### THE TASK
Look through the entries. Copy each line that has the word "routing".

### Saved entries
§ §

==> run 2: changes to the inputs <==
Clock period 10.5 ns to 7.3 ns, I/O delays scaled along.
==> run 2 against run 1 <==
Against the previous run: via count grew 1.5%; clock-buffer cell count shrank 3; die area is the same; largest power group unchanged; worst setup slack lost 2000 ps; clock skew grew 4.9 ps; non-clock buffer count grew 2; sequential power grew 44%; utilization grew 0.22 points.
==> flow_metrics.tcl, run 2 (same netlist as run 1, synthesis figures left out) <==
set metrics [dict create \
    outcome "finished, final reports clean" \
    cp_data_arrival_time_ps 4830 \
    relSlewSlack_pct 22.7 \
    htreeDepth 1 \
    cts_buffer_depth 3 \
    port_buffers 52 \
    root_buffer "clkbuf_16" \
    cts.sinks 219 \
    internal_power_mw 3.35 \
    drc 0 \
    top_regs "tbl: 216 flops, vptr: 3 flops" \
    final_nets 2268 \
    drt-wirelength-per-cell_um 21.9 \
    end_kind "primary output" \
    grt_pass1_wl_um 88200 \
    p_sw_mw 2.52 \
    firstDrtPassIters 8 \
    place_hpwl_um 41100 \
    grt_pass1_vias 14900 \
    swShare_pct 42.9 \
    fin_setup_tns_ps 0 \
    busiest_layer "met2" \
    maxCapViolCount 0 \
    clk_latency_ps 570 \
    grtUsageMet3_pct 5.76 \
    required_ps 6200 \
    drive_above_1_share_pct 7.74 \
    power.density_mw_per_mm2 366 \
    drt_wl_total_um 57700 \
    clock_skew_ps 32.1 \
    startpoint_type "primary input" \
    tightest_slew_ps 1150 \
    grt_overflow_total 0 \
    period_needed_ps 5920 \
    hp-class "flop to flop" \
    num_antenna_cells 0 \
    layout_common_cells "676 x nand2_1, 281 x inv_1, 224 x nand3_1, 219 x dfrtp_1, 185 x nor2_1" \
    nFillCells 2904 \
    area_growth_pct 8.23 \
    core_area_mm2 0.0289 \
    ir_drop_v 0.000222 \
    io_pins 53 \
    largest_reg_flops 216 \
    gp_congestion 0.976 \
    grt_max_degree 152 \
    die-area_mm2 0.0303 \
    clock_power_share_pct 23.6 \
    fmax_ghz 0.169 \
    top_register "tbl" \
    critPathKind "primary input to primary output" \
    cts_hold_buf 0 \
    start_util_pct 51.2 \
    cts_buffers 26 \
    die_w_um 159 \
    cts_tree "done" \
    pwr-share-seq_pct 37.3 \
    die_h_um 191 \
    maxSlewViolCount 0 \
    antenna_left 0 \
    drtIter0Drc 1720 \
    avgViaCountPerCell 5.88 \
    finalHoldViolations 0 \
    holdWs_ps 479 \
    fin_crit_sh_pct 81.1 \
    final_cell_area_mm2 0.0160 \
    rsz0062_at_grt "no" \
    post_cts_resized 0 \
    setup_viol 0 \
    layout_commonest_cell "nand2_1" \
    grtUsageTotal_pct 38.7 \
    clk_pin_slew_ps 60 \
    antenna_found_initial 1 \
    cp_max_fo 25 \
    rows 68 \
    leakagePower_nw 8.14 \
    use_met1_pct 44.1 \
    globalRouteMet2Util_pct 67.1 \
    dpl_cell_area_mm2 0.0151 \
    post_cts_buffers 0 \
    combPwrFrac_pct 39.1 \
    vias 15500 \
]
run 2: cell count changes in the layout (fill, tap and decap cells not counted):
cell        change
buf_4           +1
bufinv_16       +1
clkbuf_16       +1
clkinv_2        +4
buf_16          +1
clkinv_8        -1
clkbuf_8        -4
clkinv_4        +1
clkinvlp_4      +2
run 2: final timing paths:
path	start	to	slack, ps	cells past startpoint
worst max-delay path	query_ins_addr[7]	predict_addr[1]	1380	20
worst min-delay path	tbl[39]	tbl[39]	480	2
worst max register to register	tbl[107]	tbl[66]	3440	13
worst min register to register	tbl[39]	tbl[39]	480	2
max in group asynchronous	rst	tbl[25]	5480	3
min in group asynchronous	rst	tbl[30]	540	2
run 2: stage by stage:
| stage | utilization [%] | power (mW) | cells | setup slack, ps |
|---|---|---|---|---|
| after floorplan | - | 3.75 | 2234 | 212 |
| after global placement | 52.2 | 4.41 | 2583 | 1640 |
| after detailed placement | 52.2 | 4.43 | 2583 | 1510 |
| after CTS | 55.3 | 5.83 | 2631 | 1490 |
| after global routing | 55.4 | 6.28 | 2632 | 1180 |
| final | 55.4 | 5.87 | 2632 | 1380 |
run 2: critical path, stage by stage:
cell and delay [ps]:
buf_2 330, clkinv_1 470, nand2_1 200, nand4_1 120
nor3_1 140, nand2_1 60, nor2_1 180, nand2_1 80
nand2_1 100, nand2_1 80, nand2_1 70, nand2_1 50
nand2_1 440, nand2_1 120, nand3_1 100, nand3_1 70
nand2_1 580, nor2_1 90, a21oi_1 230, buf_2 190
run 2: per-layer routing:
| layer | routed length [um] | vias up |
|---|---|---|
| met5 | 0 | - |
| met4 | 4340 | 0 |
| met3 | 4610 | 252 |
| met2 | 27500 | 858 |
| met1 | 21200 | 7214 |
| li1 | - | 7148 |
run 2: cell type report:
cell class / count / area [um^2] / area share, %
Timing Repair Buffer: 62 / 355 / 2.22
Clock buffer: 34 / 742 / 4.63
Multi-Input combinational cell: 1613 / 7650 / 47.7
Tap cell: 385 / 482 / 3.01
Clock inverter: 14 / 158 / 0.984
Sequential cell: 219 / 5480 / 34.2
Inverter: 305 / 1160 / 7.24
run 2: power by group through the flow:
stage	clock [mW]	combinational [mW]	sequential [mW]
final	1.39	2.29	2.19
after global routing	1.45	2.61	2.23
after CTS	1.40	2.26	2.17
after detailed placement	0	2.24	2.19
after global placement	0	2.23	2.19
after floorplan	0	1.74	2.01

§ §

### EXERCISE SOLUTION
| after global routing | 55.4 | 6.28 | 2632 | 1180 |
run 2: per-layer routing:
after global routing	1.45	2.61	2.23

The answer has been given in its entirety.